We have found the OPTIC instrument to be capable of delivering single-transit photometry that is precise enough for meaningful comparisons of observed planetary properties and theoretical models. Our WASP-10 light curve has a precision of 4.7 × 10⁻⁴ per 1.3 minute sample, or 6.8 × 10⁻⁴ per 1 minute bin, for a V = 12.7 star (Figure 2). This is comparable to the precision that has been reported for composite light curves, based on observations of many transits, with traditional CCD cameras. For example, Johnson et al. (2008) presented a composite z-band light curve for HAT-P-1 (V = 10.4) based on observations of eight transits, with a precision of 5.7 × 10⁻⁴ in 1 minute bins. OTAs may also prove useful for the future detection and characterization of transiting Neptune-mass and "super-Earth" planets.

We gratefully acknowledge the assistance of the UH 2.2 m telescope staff, including Edwin Sousa, Jon Archambeau, Dan Birchall, John Dvorak, and Hubert Yamada.

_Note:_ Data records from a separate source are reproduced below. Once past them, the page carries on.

`src/sv/ftaa_pkg.sv`:
```
// Shared constants, types and tables of the face-target angular acceleration block.
`timescale 1ns / 1ps
package ftaa_pkg;

    localparam int ANG_PI       = 25736;
    localparam int ANG_TWO_PI   = 51472;
    localparam int ANG_HALF_PI  = 12868;
    localparam int CORDIC_STEPS = 14;
    localparam int CORDIC_XW    = 32;
    localparam int ANG_W        = 17;

    // Divider cell widths: remainder and quotient bits.
    localparam int DIV1_RW = 16;
    localparam int DIV1_NW = 15;
    localparam int DIV2_RW = 17;
    localparam int DIV2_NW = 16;

    typedef logic signed [CORDIC_XW-1:0] t_cxy;
    typedef logic signed [ANG_W-1:0]     t_ang;

    localparam t_ang ATAN_TAB [CORDIC_STEPS] = '{
        17'sd6434, 17'sd3798, 17'sd2007, 17'sd1019, 17'sd511, 17'sd256, 17'sd128,
        17'sd64, 17'sd32, 17'sd16, 17'sd8, 17'sd4, 17'sd2, 17'sd1
    };

    typedef enum logic [1:0] {
        REG_SLOW   = 2'd0,
        REG_TARGET = 2'd1,
        REG_TTT    = 2'd2
    } t_reg_idx;

endpackage

```
`src/sv/ftaa_cordic_cell.sv`:
```
// One vectoring step of the heading CORDIC, registered.
`timescale 1ns / 1ps
module ftaa_cordic_cell
    import ftaa_pkg::*;
#(
    parameter int STEP = 0
) (
    input  logic i_clk,
    input  logic i_en,
    input  t_cxy i_x,
    input  t_cxy i_y,
    input  t_ang i_z,
    output t_cxy o_x,
    output t_cxy o_y,
    output t_ang o_z
);

    t_cxy n_x, n_y;
    t_ang n_z;
    t_cxy r_x, r_y;
    t_ang r_z;

    always_comb begin
        // Rotate toward the x axis; shifts round toward minus infinity.
        if (i_y > 0) begin
            n_x = i_x + (i_y >>> STEP);
            n_y = i_y - (i_x >>> STEP);
            n_z = i_z + ATAN_TAB[STEP];
        end else begin
            n_x = i_x - (i_y >>> STEP);
            n_y = i_y + (i_x >>> STEP);
            n_z = i_z - ATAN_TAB[STEP];
        end
    end

    always_ff @(posedge i_clk) begin
        if (i_en) begin
            r_x <= n_x;
            r_y <= n_y;
            r_z <= n_z;
        end
    end

    assign o_x = r_x;
    assign o_y = r_y;
    assign o_z = r_z;

endmodule

```
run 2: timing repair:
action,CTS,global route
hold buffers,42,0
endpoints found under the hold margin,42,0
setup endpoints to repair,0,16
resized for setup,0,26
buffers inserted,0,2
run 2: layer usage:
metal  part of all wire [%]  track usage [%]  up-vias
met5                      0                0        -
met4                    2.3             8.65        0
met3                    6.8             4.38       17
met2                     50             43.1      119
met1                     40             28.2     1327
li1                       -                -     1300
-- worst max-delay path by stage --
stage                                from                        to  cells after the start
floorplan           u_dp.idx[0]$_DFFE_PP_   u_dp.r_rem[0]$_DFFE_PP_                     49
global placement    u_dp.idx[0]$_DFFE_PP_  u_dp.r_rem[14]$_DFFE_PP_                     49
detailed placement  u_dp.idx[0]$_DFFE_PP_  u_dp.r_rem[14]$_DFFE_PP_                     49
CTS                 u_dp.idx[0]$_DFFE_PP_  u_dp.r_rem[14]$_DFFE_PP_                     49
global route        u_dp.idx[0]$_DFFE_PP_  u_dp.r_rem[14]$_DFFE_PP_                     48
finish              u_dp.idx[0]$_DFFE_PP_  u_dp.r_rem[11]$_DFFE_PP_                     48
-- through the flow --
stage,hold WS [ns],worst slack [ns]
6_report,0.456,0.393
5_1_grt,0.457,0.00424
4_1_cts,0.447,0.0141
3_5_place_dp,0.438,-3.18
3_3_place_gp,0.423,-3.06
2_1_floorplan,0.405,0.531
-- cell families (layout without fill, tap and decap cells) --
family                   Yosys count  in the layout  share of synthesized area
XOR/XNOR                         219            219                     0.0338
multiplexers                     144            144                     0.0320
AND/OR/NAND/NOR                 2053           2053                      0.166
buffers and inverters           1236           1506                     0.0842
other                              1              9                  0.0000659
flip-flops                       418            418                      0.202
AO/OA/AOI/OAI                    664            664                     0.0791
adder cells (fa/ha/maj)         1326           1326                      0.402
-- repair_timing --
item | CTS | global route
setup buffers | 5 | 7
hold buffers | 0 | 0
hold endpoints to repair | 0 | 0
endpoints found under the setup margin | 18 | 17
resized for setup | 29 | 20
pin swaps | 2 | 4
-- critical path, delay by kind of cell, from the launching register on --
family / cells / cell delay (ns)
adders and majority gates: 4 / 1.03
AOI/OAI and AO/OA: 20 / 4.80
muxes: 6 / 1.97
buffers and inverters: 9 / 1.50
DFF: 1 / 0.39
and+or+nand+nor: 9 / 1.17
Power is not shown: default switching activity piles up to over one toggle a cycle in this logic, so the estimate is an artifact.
`src/hdl/pcha_pkg.sv`:
```
// shared types and constants for the curvature hysteresis alert core
// no dependencies
`default_nettype none

package pcha_pkg;

    localparam int TABLE_ENTRIES = 64;
    localparam int IDX_W = (TABLE_ENTRIES > 1) ? $clog2(TABLE_ENTRIES) : 1;
    localparam int CNT_W = $clog2(TABLE_ENTRIES + 1);
    localparam int ID_W = 32;
    localparam int ENTRY_W = ID_W + 1;
    localparam logic [15:0] MIN_TRAIL = 16'd4;

    localparam logic [1:0] REG_WATCHED_ROLE = 2'd0;
    localparam logic [1:0] REG_CURVATURE_LIMIT = 2'd1;
    localparam logic [1:0] REG_HYSTERESIS_BAND = 2'd2;

    typedef struct packed {
        logic [7:0]         agent_role;
        logic [31:0]        agent_id;
        logic [15:0]        trail_length;
        logic signed [31:0] curvature;
        logic [31:0]        frame_time;
        logic [31:0]        frame_tick;
        logic               frame_last;
    } in_word_t;

    typedef struct packed {
        logic [31:0]        event_agent;
        logic signed [31:0] event_curvature;
        logic signed [31:0] event_limit;
        logic               stealth_lost;
        logic [31:0]        event_time;
        logic [31:0]        event_tick;
    } out_word_t;

endpackage

`default_nettype wire

```
`src/hdl/pcha_ram.sv`:
```
// generic single write port ram with registered read
// no dependencies
`default_nettype none

module pcha_ram #(
    parameter int WIDTH = 8,
    parameter int DEPTH = 64
) (
    input  wire logic                                     aclk,
    input  wire logic                                     we,
    input  wire logic [((DEPTH > 1) ? $clog2(DEPTH) : 1)-1:0] waddr,
    input  wire logic [WIDTH-1:0]                         wdata,
    input  wire logic [((DEPTH > 1) ? $clog2(DEPTH) : 1)-1:0] raddr,
    output logic      [WIDTH-1:0]                         rdata
);

    logic [WIDTH-1:0] mem [DEPTH];

    always_ff @(posedge aclk) begin
        if (we) begin
            mem[waddr] <= wdata;
        end
        rdata <= mem[raddr];
    end

endmodule

`default_nettype wire

```
`src/hdl/per_agent_curvature_hysteresis_alert_core.sv`:
```
// Curvature hysteresis alert with a per-agent stealth flag table. Each input word is taken
// only while s_ready is high; the core then holds s_ready low while it works on that word.
// A word whose role or trail length rules it out is dropped after the prep step. Otherwise
// the id search reads one table entry per cycle through the single read port of the table
// ram and compares it; an unknown id is dropped when the table of 64 agents is full, and
// else one evaluate step checks the thresholds and writes the entry back when it is new or
// its flag changes. A word that raises an event stays in the evaluate state until the
// output register is free. The table needs no clearing pass after reset. A result word
// waits in the output register while the next input word is being taken and searched.
// depends on pcha_pkg and pcha_ram
`default_nettype none

module per_agent_curvature_hysteresis_alert_core (
    input  wire logic                 aclk,
    input  wire logic                 aresetn,
    input  wire logic                 s_valid,
    output logic                      s_ready,
    input  wire pcha_pkg::in_word_t   s_data,
    output logic                      m_valid,
    input  wire logic                 m_ready,
    output pcha_pkg::out_word_t       m_data,
    input  wire logic                 cfg_wr_en,
    input  wire logic [1:0]           cfg_index,
    input  wire logic [31:0]          cfg_wdata
);

    typedef enum logic [3:0] {
        ST_IDLE = 4'b0001,
        ST_PREP = 4'b0010,
        ST_SCAN = 4'b0100,
        ST_EVAL = 4'b1000
    } state_t;

    state_t state_reg, state_next;

    logic [7:0]         role_reg;
    logic signed [31:0] limit_reg;
    logic [30:0]        band_reg;

    pcha_pkg::in_word_t  item_reg, item_next;
    pcha_pkg::out_word_t out_reg, out_next;
    logic                m_valid_reg, m_valid_next;

    logic [pcha_pkg::CNT_W-1:0] idx_reg, idx_next;
    logic [pcha_pkg::CNT_W-1:0] used_reg, used_next;
    logic                       pend_reg, pend_next;
    logic [pcha_pkg::IDX_W-1:0] pidx_reg, pidx_next;
    logic [pcha_pkg::IDX_W-1:0] slot_reg, slot_next;
    logic                       flag_reg, flag_next;
    logic                       new_reg, new_next;

    logic                         ram_we;
    logic [pcha_pkg::ENTRY_W-1:0] ram_wdata;
    logic [pcha_pkg::ENTRY_W-1:0] ram_rdata;

    logic               over;
    logic               settled;
    logic               lost_ev;
    logic               regain_ev;
    logic               out_free;
    logic signed [33:0] thresh;
    logic signed [33:0] curv_ext;

    pcha_ram #(
        .WIDTH(pcha_pkg::ENTRY_W),
        .DEPTH(pcha_pkg::TABLE_ENTRIES)
    ) u_table (
        .aclk  (aclk),
        .we    (ram_we),
        .waddr (slot_reg),
        .wdata (ram_wdata),
        .raddr (idx_reg[pcha_pkg::IDX_W-1:0]),
        .rdata (ram_rdata)
    );

    always_ff @(posedge aclk) begin
        if (!aresetn) begin
            role_reg  <= '0;
            limit_reg <= '0;
            band_reg  <= '0;
        end else if (cfg_wr_en) begin
            unique case (cfg_index)
                pcha_pkg::REG_WATCHED_ROLE:    role_reg  <= cfg_wdata[7:0];
                pcha_pkg::REG_CURVATURE_LIMIT: limit_reg <= cfg_wdata;
                pcha_pkg::REG_HYSTERESIS_BAND: band_reg  <= cfg_wdata[30:0];
                default: ;
            endcase
        end
    end

    // threshold compare, limit minus band kept exact at 34 bits
    assign thresh    = $signed({{2{limit_reg[31]}}, limit_reg}) - $signed({3'b000, band_reg});
    assign curv_ext  = $signed({{2{item_reg.curvature[31]}}, item_reg.curvature});
    assign over      = item_reg.curvature > limit_reg;
    assign settled   = !over && (curv_ext < thresh);
    assign lost_ev   = over && flag_reg;
    assign regain_ev = settled && !flag_reg;
    assign out_free  = !m_valid_reg || m_ready;

    always_comb begin
        state_next   = state_reg;
        item_next    = item_reg;
        out_next     = out_reg;
        m_valid_next = m_valid_reg && !m_ready;
        idx_next     = idx_reg;
        used_next    = used_reg;
        pend_next    = pend_reg;
        pidx_next    = pidx_reg;
        slot_next    = slot_reg;
        flag_next    = flag_reg;
        new_next     = new_reg;
        ram_we       = 1'b0;
        ram_wdata    = {item_reg.agent_id, flag_reg};

        unique case (state_reg)
            ST_IDLE: begin
                if (s_valid) begin
                    item_next  = s_data;
                    state_next = ST_PREP;
                end
            end
            ST_PREP: begin
                idx_next  = '0;
                pend_next = 1'b0;
                if (item_reg.agent_role != role_reg
                        || item_reg.trail_length < pcha_pkg::MIN_TRAIL) begin
                    state_next = ST_IDLE;
                end else begin
                    state_next = ST_SCAN;
                end
            end
            ST_SCAN: begin
                pend_next = 1'b0;
                if (pend_reg && ram_rdata[pcha_pkg::ENTRY_W-1:1] == item_reg.agent_id) begin
                    slot_next  = pidx_reg;
                    flag_next  = ram_rdata[0];
                    new_next   = 1'b0;
                    state_next = ST_EVAL;
                end else if (idx_reg == used_reg) begin
                    if (used_reg == pcha_pkg::CNT_W'(pcha_pkg::TABLE_ENTRIES)) begin
                        state_next = ST_IDLE;
                    end else begin
                        slot_next  = used_reg[pcha_pkg::IDX_W-1:0];
                        flag_next  = 1'b1;
                        new_next   = 1'b1;
                        state_next = ST_EVAL;
                    end
                end else begin
                    pend_next = 1'b1;
                    pidx_next = idx_reg[pcha_pkg::IDX_W-1:0];
                    idx_next  = idx_reg + pcha_pkg::CNT_W'(1);
                end
            end
            ST_EVAL: begin
                if (!(lost_ev || regain_ev) || out_free) begin
                    ram_we    = new_reg || lost_ev || regain_ev;
                    ram_wdata = {item_reg.agent_id, flag_reg ^ (lost_ev || regain_ev)};
                    used_next = used_reg + pcha_pkg::CNT_W'(new_reg);
                    if (lost_ev || regain_ev) begin
                        out_next.event_agent     = item_reg.agent_id;
                        out_next.event_curvature = item_reg.curvature;
                        out_next.event_limit     = limit_reg;
                        out_next.stealth_lost    = lost_ev;
                        out_next.event_time      = item_reg.frame_time;
                        out_next.event_tick      = item_reg.frame_tick;
                        m_valid_next             = 1'b1;
                    end
                    state_next = ST_IDLE;
                end
            end
            default: state_next = ST_IDLE;
        endcase
    end

    always_ff @(posedge aclk) begin
        if (!aresetn) begin
            state_reg   <= ST_IDLE;
            m_valid_reg <= 1'b0;
            used_reg    <= '0;
            pend_reg    <= 1'b0;
            idx_reg     <= '0;
        end else begin
            state_reg   <= state_next;
            m_valid_reg <= m_valid_next;
            used_reg    <= used_next;
            pend_reg    <= pend_next;
            idx_reg     <= idx_next;
        end
    end

    always_ff @(posedge aclk) begin
        item_reg <= item_next;
        out_reg  <= out_next;
        pidx_reg <= pidx_next;
        slot_reg <= slot_next;
        flag_reg <= flag_next;
        new_reg  <= new_next;
    end

    assign s_ready = (state_reg == ST_IDLE);
    assign m_valid = m_valid_reg;
    assign m_data  = out_reg;

endmodule

`default_nettype wire

```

We are particularly grateful to John Tonry for his clear and comprehensive instrument documentation, and for making his previous OPTIC data available to us in preparation for our observing run. J.A.J. is an NSF Astronomy and Astrophysics Postdoctoral Fellow with support from the NSF grant AST-0702821. N.E.C.'s research was supported by the University of Hawaii Institute for Astronomy Research Experiences for Undergraduates (REU) Program, which is funded by the National Science Foundation through the grant AST-0757887. The authors wish to extend special thanks to those of Hawaiian ancestry on whose sacred mountain of Mauna Kea we are privileged to be guests. Without their generous hospitality, the observations presented herein would not have been possible.